■ What you will do
Exactly as they appear below, repeat the lines from the one with "register / cells" through the one with "1.47 | 0 | 6.62 |", and no others.

■ Input material
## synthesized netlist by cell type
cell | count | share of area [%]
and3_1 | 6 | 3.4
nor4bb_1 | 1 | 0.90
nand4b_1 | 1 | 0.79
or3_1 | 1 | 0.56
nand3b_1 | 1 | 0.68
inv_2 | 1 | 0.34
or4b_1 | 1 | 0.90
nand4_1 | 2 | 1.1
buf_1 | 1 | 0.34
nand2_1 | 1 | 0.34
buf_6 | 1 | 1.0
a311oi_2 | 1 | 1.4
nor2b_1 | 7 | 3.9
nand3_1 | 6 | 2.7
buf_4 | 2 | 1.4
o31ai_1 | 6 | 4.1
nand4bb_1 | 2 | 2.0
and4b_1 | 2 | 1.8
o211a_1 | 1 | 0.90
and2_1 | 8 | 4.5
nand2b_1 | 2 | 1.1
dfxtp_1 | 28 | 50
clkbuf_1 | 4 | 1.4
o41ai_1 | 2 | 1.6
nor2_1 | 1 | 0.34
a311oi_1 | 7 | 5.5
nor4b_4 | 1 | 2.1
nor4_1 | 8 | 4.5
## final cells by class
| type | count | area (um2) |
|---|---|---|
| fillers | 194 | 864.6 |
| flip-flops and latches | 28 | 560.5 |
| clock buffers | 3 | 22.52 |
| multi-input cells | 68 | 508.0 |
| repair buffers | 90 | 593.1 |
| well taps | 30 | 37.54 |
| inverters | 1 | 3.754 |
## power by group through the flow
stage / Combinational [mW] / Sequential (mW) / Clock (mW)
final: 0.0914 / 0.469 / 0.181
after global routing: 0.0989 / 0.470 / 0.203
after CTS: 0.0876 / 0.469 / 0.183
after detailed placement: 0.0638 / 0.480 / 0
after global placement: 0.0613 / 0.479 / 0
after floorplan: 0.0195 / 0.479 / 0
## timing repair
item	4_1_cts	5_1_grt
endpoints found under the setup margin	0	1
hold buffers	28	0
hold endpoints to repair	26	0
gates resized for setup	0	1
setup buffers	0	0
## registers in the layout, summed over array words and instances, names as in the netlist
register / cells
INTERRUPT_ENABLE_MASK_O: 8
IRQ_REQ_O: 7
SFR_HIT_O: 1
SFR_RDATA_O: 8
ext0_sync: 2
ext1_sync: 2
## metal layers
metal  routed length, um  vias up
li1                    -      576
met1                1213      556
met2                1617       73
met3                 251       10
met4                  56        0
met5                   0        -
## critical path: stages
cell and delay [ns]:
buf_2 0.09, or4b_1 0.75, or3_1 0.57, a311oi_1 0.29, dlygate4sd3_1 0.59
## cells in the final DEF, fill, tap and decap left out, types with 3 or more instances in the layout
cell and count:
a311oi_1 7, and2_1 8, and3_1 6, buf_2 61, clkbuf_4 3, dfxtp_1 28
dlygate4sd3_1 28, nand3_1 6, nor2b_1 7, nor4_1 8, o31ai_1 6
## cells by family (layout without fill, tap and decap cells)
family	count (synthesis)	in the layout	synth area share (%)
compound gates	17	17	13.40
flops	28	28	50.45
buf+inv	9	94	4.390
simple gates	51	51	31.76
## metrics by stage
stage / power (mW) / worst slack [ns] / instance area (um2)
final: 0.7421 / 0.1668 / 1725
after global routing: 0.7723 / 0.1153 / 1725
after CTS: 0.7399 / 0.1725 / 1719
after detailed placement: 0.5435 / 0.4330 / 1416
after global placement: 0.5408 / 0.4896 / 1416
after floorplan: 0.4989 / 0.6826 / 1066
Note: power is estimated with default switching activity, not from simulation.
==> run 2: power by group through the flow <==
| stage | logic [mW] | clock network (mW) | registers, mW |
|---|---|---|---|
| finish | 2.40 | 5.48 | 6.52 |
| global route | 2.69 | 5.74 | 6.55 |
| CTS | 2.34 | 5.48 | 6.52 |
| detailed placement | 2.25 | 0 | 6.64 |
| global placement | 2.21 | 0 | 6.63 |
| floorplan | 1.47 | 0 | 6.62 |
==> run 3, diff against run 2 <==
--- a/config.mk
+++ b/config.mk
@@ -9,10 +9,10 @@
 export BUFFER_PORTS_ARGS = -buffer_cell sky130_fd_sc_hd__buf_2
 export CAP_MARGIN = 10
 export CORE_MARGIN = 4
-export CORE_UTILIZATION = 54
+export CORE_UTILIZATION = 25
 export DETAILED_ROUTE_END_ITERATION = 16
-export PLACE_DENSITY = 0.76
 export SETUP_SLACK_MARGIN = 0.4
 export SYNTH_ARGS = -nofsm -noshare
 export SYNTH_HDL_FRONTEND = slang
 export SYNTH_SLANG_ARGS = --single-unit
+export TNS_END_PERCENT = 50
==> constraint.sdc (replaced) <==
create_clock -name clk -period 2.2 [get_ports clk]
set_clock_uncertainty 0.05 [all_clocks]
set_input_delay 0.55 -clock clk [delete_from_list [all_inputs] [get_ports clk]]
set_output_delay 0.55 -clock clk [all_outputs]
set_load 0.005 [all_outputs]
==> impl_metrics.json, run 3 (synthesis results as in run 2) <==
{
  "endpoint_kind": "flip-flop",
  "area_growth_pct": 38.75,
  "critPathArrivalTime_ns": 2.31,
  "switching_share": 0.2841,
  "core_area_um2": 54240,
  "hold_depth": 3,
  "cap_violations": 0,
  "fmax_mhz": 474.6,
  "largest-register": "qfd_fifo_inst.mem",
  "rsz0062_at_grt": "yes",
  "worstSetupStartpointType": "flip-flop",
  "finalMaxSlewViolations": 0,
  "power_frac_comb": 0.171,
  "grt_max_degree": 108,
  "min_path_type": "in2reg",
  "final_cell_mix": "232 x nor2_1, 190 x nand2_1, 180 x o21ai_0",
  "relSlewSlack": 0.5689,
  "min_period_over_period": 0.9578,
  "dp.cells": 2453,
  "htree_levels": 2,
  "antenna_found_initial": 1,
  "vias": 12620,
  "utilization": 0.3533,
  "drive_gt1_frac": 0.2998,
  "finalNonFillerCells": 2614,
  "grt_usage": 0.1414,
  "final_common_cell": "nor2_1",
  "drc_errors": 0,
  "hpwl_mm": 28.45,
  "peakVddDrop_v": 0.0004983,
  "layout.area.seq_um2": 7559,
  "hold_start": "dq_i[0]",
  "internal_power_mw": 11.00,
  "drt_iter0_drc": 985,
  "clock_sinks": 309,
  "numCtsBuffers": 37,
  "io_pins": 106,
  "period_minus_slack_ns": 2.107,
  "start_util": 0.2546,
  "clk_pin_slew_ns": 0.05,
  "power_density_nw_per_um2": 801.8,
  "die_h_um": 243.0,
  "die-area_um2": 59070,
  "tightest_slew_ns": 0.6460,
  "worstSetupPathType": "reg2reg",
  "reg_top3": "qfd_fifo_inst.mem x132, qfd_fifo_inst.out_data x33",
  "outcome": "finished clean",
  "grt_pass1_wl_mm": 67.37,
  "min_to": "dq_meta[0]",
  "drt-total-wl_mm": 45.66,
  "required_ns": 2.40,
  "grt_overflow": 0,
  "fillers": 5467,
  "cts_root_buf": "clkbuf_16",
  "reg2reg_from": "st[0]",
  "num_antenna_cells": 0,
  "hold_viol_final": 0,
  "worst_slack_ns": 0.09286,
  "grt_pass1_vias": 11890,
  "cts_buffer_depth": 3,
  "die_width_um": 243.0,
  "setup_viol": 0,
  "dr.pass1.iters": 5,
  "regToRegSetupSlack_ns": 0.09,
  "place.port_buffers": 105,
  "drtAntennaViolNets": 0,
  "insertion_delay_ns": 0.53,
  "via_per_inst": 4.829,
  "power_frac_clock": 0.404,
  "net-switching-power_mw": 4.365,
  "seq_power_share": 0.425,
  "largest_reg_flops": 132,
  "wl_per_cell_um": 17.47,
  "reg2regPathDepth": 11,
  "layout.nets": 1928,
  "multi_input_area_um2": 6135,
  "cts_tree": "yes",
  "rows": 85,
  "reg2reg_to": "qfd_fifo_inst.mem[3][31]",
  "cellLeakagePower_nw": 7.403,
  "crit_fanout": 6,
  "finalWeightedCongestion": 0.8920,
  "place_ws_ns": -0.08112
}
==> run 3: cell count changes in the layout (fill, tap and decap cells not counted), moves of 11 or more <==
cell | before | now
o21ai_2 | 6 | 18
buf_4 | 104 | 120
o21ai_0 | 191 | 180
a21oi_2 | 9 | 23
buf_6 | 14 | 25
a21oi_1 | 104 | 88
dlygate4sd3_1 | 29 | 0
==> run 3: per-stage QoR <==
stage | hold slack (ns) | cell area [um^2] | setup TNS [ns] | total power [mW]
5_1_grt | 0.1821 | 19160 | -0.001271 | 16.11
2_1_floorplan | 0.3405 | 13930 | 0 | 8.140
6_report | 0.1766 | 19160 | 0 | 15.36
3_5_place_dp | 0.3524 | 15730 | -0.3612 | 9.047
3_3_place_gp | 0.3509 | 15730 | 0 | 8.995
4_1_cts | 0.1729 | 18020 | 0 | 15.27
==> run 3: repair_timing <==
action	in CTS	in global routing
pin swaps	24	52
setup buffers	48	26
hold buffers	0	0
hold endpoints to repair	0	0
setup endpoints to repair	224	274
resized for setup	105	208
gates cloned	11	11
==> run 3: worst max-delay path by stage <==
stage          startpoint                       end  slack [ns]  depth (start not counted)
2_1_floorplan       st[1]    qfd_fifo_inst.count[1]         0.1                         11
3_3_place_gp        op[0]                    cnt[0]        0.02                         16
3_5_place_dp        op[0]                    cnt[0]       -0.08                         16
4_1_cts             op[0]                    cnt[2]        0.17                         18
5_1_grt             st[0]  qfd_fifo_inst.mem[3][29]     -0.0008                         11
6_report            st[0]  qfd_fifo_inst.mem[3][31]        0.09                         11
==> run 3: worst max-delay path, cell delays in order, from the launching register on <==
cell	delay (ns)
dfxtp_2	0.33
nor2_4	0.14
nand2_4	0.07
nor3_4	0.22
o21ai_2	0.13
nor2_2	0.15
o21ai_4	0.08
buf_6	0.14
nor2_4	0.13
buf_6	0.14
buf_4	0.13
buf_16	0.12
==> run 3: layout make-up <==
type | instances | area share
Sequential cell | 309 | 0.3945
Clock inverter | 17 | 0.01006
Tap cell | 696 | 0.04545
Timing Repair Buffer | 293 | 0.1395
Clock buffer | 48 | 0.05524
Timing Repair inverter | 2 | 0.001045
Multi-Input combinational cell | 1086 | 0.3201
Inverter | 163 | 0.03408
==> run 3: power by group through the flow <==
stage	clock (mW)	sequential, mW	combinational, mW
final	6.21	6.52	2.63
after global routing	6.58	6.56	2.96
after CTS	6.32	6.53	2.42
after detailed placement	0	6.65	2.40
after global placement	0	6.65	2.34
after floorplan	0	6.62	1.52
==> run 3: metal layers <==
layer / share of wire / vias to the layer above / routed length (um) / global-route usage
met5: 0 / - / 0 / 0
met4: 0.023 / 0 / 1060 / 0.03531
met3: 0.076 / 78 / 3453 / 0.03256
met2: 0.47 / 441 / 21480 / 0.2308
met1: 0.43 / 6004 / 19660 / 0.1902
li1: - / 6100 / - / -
`src/jats_pkg.sv`:
```
/*
  Shared constants and types of the test-port selector.
  Assumes a single system clock domain; the test pins are sampled in it.
*/
package jats_pkg;

  localparam int unsigned IR_W       = 5;
  localparam int unsigned CMD_W      = 10;
  localparam int unsigned AUX_N      = 5;
  localparam int unsigned SYNC_N     = 3;

  // Instruction opcodes that select an auxiliary controller.
  localparam logic [4:0] OP_SEL_PORT_CTRL  = 5'h10;
  localparam logic [4:0] OP_SEL_CORE_DEBUG = 5'h11;
  localparam logic [4:0] OP_SEL_TIMER_ENG  = 5'h12;
  localparam logic [4:0] OP_SEL_DMA_DEBUG  = 5'h13;
  localparam logic [4:0] OP_SEL_VBUS_DEBUG = 5'h14;

  // Values after reset and capture, and the select index of the core debug controller.
  localparam logic [4:0] IR_RESET    = 5'h01;
  localparam logic [4:0] IR_CAPTURE  = 5'h01;
  localparam logic [9:0] CMD_RESET   = 10'h202;
  localparam logic [2:0] SEL_NONE    = 3'h7;
  localparam logic [2:0] IDX_CORE    = 3'h1;

  typedef enum logic [3:0] {
    ST_RESET    = 4'h0,
    ST_IDLE     = 4'h1,
    ST_SEL_DR   = 4'h3,
    ST_CAP_DR   = 4'h2,
    ST_SH_DR    = 4'h6,
    ST_EX1_DR   = 4'h7,
    ST_PAU_DR   = 4'h5,
    ST_EX2_DR   = 4'h4,
    ST_UPD_DR   = 4'hC,
    ST_SEL_IR   = 4'hD,
    ST_CAP_IR   = 4'hF,
    ST_SH_IR    = 4'hE,
    ST_EX1_IR   = 4'hA,
    ST_PAU_IR   = 4'hB,
    ST_EX2_IR   = 4'h9,
    ST_UPD_IR   = 4'h8
  } jats_state_t;

endpackage

```
`src/jats_fsm_if.sv`:
```
/*
  Carrier between the selector and one test-port state machine.
  Assumes both ends run on the same system clock.
*/
`timescale 1ns/1ps

interface jats_fsm_if;
  logic                 rise;
  logic                 tms;
  logic                 hold;
  logic                 rst;
  jats_pkg::jats_state_t st;
  logic                 ent;

  modport ctl (output rise, output tms, output hold, output rst,
               input st, input ent);
  modport fsm (input rise, input tms, input hold, input rst,
               output st, output ent);
endinterface

```
`src/jats_tap_fsm.sv`:
```
/*
  Sixteen-state test-port state machine stepped by sampled clock rises.
  Assumes rise is a one-cycle strobe and tms is stable with it.
*/
`timescale 1ns/1ps

module jats_tap_fsm (
  input  wire logic   i_sys_clk,
  input  wire logic   i_ce,
  jats_fsm_if.fsm     bus
);

  jats_pkg::jats_state_t st_q;
  jats_pkg::jats_state_t st_d;
  logic                  ent_q;

  ////////////////////////////////////////////////////////////////////////////
  // Next state by TMS.
  always_comb begin
    case (st_q)
      jats_pkg::ST_RESET:  st_d = bus.tms ? jats_pkg::ST_RESET
                                          : jats_pkg::ST_IDLE;
      jats_pkg::ST_IDLE:   st_d = bus.tms ? jats_pkg::ST_SEL_DR
                                          : jats_pkg::ST_IDLE;
      jats_pkg::ST_SEL_DR: st_d = bus.tms ? jats_pkg::ST_SEL_IR
                                          : jats_pkg::ST_CAP_DR;
      jats_pkg::ST_CAP_DR: st_d = bus.tms ? jats_pkg::ST_EX1_DR
                                          : jats_pkg::ST_SH_DR;
      jats_pkg::ST_SH_DR:  st_d = bus.tms ? jats_pkg::ST_EX1_DR
                                          : jats_pkg::ST_SH_DR;
      jats_pkg::ST_EX1_DR: st_d = bus.tms ? jats_pkg::ST_UPD_DR
                                          : jats_pkg::ST_PAU_DR;
      jats_pkg::ST_PAU_DR: st_d = bus.tms ? jats_pkg::ST_EX2_DR
                                          : jats_pkg::ST_PAU_DR;
      jats_pkg::ST_EX2_DR: st_d = bus.tms ? jats_pkg::ST_UPD_DR
                                          : jats_pkg::ST_SH_DR;
      jats_pkg::ST_UPD_DR: st_d = bus.tms ? jats_pkg::ST_SEL_DR
                                          : jats_pkg::ST_IDLE;
      jats_pkg::ST_SEL_IR: st_d = bus.tms ? jats_pkg::ST_RESET
                                          : jats_pkg::ST_CAP_IR;
      jats_pkg::ST_CAP_IR: st_d = bus.tms ? jats_pkg::ST_EX1_IR
                                          : jats_pkg::ST_SH_IR;
      jats_pkg::ST_SH_IR:  st_d = bus.tms ? jats_pkg::ST_EX1_IR
                                          : jats_pkg::ST_SH_IR;
      jats_pkg::ST_EX1_IR: st_d = bus.tms ? jats_pkg::ST_UPD_IR
                                          : jats_pkg::ST_PAU_IR;
      jats_pkg::ST_PAU_IR: st_d = bus.tms ? jats_pkg::ST_EX2_IR
                                          : jats_pkg::ST_PAU_IR;
      jats_pkg::ST_EX2_IR: st_d = bus.tms ? jats_pkg::ST_UPD_IR
                                          : jats_pkg::ST_SH_IR;
      jats_pkg::ST_UPD_IR: st_d = bus.tms ? jats_pkg::ST_SEL_DR
                                          : jats_pkg::ST_IDLE;
      default:             st_d = jats_pkg::ST_RESET;
    endcase
  end

  ////////////////////////////////////////////////////////////////////////////
  // Hold steers the machine to idle.
  always_ff @(posedge i_sys_clk) begin
    if (bus.rst) begin
      st_q  <= jats_pkg::ST_RESET;
      ent_q <= 1'b0;
    end else if (i_ce) begin
      if (bus.hold) begin
        st_q  <= jats_pkg::ST_IDLE;
        ent_q <= 1'b0;
      end else if (bus.rise) begin
        st_q  <= st_d;
        ent_q <= 1'b1;
      end else begin
        ent_q <= 1'b0;
      end
    end
  end

  assign bus.st  = st_q;
  assign bus.ent = ent_q;

endmodule

```
`src/jats_aux_tap_select.sv`:
```
/*
  Test-port controller that shares the test pins with auxiliary controllers
  and holds the core debug command register.
  Assumes the test clock is slow against i_sys_clk and arrives as a pin.
*/
`timescale 1ns/1ps

module jats_aux_tap_select #(
  parameter int unsigned AUX_N = jats_pkg::AUX_N
) (
  input  wire logic             i_sys_clk,
  input  wire logic             i_rst,
  input  wire logic             i_ce,
  input  wire logic             i_tck,
  input  wire logic             i_tms,
  input  wire logic             i_tdi,
  input  wire logic             i_tap_compliance_enable,
  input  wire logic [AUX_N-1:0] i_aux_tdo,
  input  wire logic             i_core_dr_tdo,
  output logic                  o_tdo,
  output logic                  o_tdo_oe,
  output logic                  o_aux_tck_rise,
  output logic                  o_aux_tck_fall,
  output logic                  o_aux_tms,
  output logic                  o_aux_tdi,
  output logic [AUX_N-1:0]      o_aux_select,
  output logic [AUX_N-1:0]      o_aux_hold_idle,
  output logic [9:0]            o_core_debug_command_reg,
  output logic                  o_core_dr_shift,
  output logic                  o_ctrl_in_reset
);

  jats_fsm_if main_if ();
  jats_fsm_if core_if ();

  logic [2:0]           tck_s_q;
  logic [2:0]           tms_s_q;
  logic [2:0]           tdi_s_q;
  logic [2:0]           cmp_s_q;
  logic                 tms_q;
  logic                 tdi_q;
  logic                 cmp_q;
  logic                 rise;
  logic                 fall;
  logic                 hard_rst;
  logic [4:0]           ir_sh_q;
  logic [4:0]           ir_q;
  logic [2:0]           sel_q;
  logic                 pause_q;
  logic                 bypass_q;
  logic [9:0]           cmd_sh_q;
  logic [9:0]           cmd_q;
  logic                 tdo_d;
  logic                 oe_d;
  logic                 tdo_q;
  logic                 oe_q;
  logic                 own;

  function automatic logic is_sel_op(input logic [4:0] op);
    return (op >= jats_pkg::OP_SEL_PORT_CTRL) &&
           (op <= jats_pkg::OP_SEL_VBUS_DEBUG);
  endfunction

  ////////////////////////////////////////////////////////////////////////////
  // Pin sampling, three stages each.
  always_ff @(posedge i_sys_clk) begin
    if (i_rst) begin
      tck_s_q <= 3'h0;
      tms_s_q <= 3'h7;
      tdi_s_q <= 3'h0;
      cmp_s_q <= 3'h0;
      tms_q   <= 1'b1;
      tdi_q   <= 1'b0;
      cmp_q   <= 1'b0;
    end else if (i_ce) begin
      tck_s_q <= {tck_s_q[1:0], i_tck};
      tms_s_q <= {tms_s_q[1:0], i_tms};
      tdi_s_q <= {tdi_s_q[1:0], i_tdi};
      cmp_s_q <= {cmp_s_q[1:0], i_tap_compliance_enable};
      if (tms_s_q[1] == tms_s_q[2]) tms_q <= tms_s_q[2];
      if (tdi_s_q[1] == tdi_s_q[2]) tdi_q <= tdi_s_q[2];
      if (cmp_s_q[1] == cmp_s_q[2]) cmp_q <= cmp_s_q[2];
    end
  end

  // Edges of the sampled test clock.
  assign rise = tck_s_q[1] & ~tck_s_q[2];
  assign fall = ~tck_s_q[1] & tck_s_q[2];

  // Forced reset without a clock edge.
  assign hard_rst = i_rst | ~cmp_q;

  assign main_if.rise = rise;
  assign main_if.tms  = tms_q;
  assign main_if.hold = 1'b0;
  assign main_if.rst  = hard_rst;

  jats_tap_fsm u_main (
    .i_sys_clk (i_sys_clk),
    .i_ce      (i_ce),
    .bus       (main_if)
  );

  ////////////////////////////////////////////////////////////////////////////
  // Instruction register of the controller.
  always_ff @(posedge i_sys_clk) begin
    if (hard_rst || main_if.st == jats_pkg::ST_RESET) begin
      ir_sh_q <= jats_pkg::IR_RESET;
      ir_q    <= jats_pkg::IR_RESET;
    end else if (i_ce && own) begin
      if (rise && main_if.st == jats_pkg::ST_CAP_IR) begin
        ir_sh_q <= jats_pkg::IR_CAPTURE;
      end else if (rise && main_if.st == jats_pkg::ST_SH_IR) begin
        ir_sh_q <= {tdi_q, ir_sh_q[4:1]};
      end
      if (main_if.ent && main_if.st == jats_pkg::ST_UPD_IR) begin
        ir_q <= ir_sh_q;
      end
    end
  end

  ////////////////////////////////////////////////////////////////////////////
  // Ownership of the test pins.
  always_ff @(posedge i_sys_clk) begin
    // Controller owns the pins after reset.
    if (hard_rst || main_if.st == jats_pkg::ST_RESET) begin
      sel_q <= jats_pkg::SEL_NONE;
    end else if (i_ce) begin
      if (own && main_if.ent && main_if.st == jats_pkg::ST_UPD_IR) begin
        if (cmp_q && is_sel_op(ir_sh_q)) begin
          sel_q <= 3'(ir_sh_q - jats_pkg::OP_SEL_PORT_CTRL);
        end else begin
          sel_q <= jats_pkg::SEL_NONE;
        end
      end else if (!own && main_if.ent && pause_q &&
                   main_if.st == jats_pkg::ST_UPD_DR) begin
        sel_q <= jats_pkg::SEL_NONE;
      end
    end
  end

  always_ff @(posedge i_sys_clk) begin
    if (hard_rst) begin
      pause_q <= 1'b0;
    end else if (i_ce && main_if.ent) begin
      if (main_if.st == jats_pkg::ST_CAP_DR) pause_q <= 1'b0;
      else if (main_if.st == jats_pkg::ST_PAU_DR) pause_q <= 1'b1;
    end
  end

  always_ff @(posedge i_sys_clk) begin
    if (hard_rst) begin
      bypass_q <= 1'b0;
    end else if (i_ce && rise) begin
      if (main_if.st == jats_pkg::ST_CAP_DR) bypass_q <= 1'b0;
      else if (main_if.st == jats_pkg::ST_SH_DR) bypass_q <= tdi_q;
    end
  end

  assign own = (sel_q == jats_pkg::SEL_NONE);

  ////////////////////////////////////////////////////////////////////////////
  // Core debug controller and its command register.
  assign core_if.rise = rise;
  assign core_if.tms  = tms_q;
  assign core_if.hold = (sel_q != jats_pkg::IDX_CORE);
  assign core_if.rst  = hard_rst;

  jats_tap_fsm u_core (
    .i_sys_clk (i_sys_clk),
    .i_ce      (i_ce),
    .bus       (core_if)
  );

  always_ff @(posedge i_sys_clk) begin
    if (hard_rst || main_if.st == jats_pkg::ST_RESET ||
        core_if.st == jats_pkg::ST_RESET) begin
      cmd_sh_q <= jats_pkg::CMD_RESET;
      cmd_q    <= jats_pkg::CMD_RESET;
    end else if (i_ce && !core_if.hold) begin
      if (rise && core_if.st == jats_pkg::ST_SH_IR) begin
        cmd_sh_q <= {tdi_q, cmd_sh_q[9:1]};
      end
      if (core_if.ent && core_if.st == jats_pkg::ST_UPD_IR) begin
        cmd_q <= cmd_sh_q;
      end
    end
  end

  ////////////////////////////////////////////////////////////////////////////
  // Serial output, changed on the falling test clock.
  always_comb begin
    tdo_d = 1'b0;
    oe_d  = 1'b0;
    if (own) begin
      oe_d  = (main_if.st == jats_pkg::ST_SH_IR) ||
              (main_if.st == jats_pkg::ST_SH_DR);
      tdo_d = (main_if.st == jats_pkg::ST_SH_IR) ? ir_sh_q[0] : bypass_q;
    end else if (sel_q == jats_pkg::IDX_CORE) begin
      oe_d  = (core_if.st == jats_pkg::ST_SH_IR) ||
              (core_if.st == jats_pkg::ST_SH_DR);
      tdo_d = (core_if.st == jats_pkg::ST_SH_IR) ? cmd_sh_q[0]
                                                 : i_core_dr_tdo;
    end else begin
      oe_d  = 1'b1;
      tdo_d = i_aux_tdo[sel_q];
    end
  end

  always_ff @(posedge i_sys_clk) begin
    if (hard_rst) begin
      tdo_q <= 1'b0;
      oe_q  <= 1'b0;
    end else if (i_ce && fall) begin
      tdo_q <= tdo_d;
      oe_q  <= oe_d;
    end
  end

  ////////////////////////////////////////////////////////////////////////////
  // Routing to the auxiliary controllers.
  genvar g;
  generate
    for (g = 0; g < AUX_N; g++) begin : g_aux
      assign o_aux_select[g]    = (sel_q == 3'(g));
      assign o_aux_hold_idle[g] = (sel_q != 3'(g));
    end
  endgenerate

  assign o_tdo                    = tdo_q;
  assign o_tdo_oe                 = oe_q;
  assign o_aux_tck_rise           = rise & ~own;
  assign o_aux_tck_fall           = fall & ~own;
  assign o_aux_tms                = own ? 1'b0 : tms_q;
  assign o_aux_tdi                = own ? 1'b0 : tdi_q;
  assign o_core_debug_command_reg = cmd_q;
  assign o_core_dr_shift          = (sel_q == jats_pkg::IDX_CORE) &&
                                    (core_if.st == jats_pkg::ST_SH_DR);
  assign o_ctrl_in_reset          = hard_rst ||
                                    (main_if.st == jats_pkg::ST_RESET);

endmodule

```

■ Completed task
register / cells
INTERRUPT_ENABLE_MASK_O: 8
IRQ_REQ_O: 7
SFR_HIT_O: 1
SFR_RDATA_O: 8
ext0_sync: 2
ext1_sync: 2
## metal layers
metal  routed length, um  vias up
li1                    -      576
met1                1213      556
met2                1617       73
met3                 251       10
met4                  56        0
met5                   0        -
## critical path: stages
cell and delay [ns]:
buf_2 0.09, or4b_1 0.75, or3_1 0.57, a311oi_1 0.29, dlygate4sd3_1 0.59
## cells in the final DEF, fill, tap and decap left out, types with 3 or more instances in the layout
cell and count:
a311oi_1 7, and2_1 8, and3_1 6, buf_2 61, clkbuf_4 3, dfxtp_1 28
dlygate4sd3_1 28, nand3_1 6, nor2b_1 7, nor4_1 8, o31ai_1 6
## cells by family (layout without fill, tap and decap cells)
family	count (synthesis)	in the layout	synth area share (%)
compound gates	17	17	13.40
flops	28	28	50.45
buf+inv	9	94	4.390
simple gates	51	51	31.76
## metrics by stage
stage / power (mW) / worst slack [ns] / instance area (um2)
final: 0.7421 / 0.1668 / 1725
after global routing: 0.7723 / 0.1153 / 1725
after CTS: 0.7399 / 0.1725 / 1719
after detailed placement: 0.5435 / 0.4330 / 1416
after global placement: 0.5408 / 0.4896 / 1416
after floorplan: 0.4989 / 0.6826 / 1066
Note: power is estimated with default switching activity, not from simulation.
==> run 2: power by group through the flow <==
| stage | logic [mW] | clock network (mW) | registers, mW |
|---|---|---|---|
| finish | 2.40 | 5.48 | 6.52 |
| global route | 2.69 | 5.74 | 6.55 |
| CTS | 2.34 | 5.48 | 6.52 |
| detailed placement | 2.25 | 0 | 6.64 |
| global placement | 2.21 | 0 | 6.63 |
| floorplan | 1.47 | 0 | 6.62 |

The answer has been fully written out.